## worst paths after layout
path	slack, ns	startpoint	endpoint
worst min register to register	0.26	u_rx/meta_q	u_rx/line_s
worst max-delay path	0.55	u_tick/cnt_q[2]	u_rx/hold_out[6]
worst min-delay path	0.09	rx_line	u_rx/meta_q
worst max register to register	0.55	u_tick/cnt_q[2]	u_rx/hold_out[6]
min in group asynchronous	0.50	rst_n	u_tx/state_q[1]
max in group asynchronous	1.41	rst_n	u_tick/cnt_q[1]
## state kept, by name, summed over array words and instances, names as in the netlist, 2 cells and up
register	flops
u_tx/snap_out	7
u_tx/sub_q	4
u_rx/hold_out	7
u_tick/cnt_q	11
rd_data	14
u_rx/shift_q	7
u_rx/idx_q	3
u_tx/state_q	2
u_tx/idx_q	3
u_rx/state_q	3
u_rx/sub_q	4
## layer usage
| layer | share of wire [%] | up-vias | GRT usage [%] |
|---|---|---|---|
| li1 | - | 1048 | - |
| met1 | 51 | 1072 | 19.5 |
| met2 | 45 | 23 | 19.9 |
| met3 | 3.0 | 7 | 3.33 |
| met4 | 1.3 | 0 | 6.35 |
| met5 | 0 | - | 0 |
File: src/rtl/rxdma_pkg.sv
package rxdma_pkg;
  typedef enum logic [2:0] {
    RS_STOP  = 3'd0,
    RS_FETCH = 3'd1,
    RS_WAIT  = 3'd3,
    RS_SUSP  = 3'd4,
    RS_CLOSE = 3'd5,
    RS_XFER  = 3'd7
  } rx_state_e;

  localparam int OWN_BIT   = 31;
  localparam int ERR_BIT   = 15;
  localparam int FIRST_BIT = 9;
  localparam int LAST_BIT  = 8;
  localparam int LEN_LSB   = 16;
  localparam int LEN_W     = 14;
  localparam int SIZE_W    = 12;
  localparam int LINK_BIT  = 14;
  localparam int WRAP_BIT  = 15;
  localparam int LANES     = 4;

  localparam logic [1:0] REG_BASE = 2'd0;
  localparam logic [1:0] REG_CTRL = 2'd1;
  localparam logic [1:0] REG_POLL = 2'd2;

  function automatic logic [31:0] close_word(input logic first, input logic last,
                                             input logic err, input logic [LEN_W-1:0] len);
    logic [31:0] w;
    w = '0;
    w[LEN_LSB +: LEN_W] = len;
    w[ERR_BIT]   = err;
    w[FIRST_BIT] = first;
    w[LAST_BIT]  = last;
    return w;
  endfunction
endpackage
▬▬▬
AIM OF THE TASK: Using the entries above, output exactly the lines between the line holding "## layer usage" and the line holding "1.3 | 0 | 6.35 |", end lines included, and nothing more.

WRITTEN SOLUTION:
## layer usage
| layer | share of wire [%] | up-vias | GRT usage [%] |
|---|---|---|---|
| li1 | - | 1048 | - |
| met1 | 51 | 1072 | 19.5 |
| met2 | 45 | 23 | 19.9 |
| met3 | 3.0 | 7 | 3.33 |
| met4 | 1.3 | 0 | 6.35 |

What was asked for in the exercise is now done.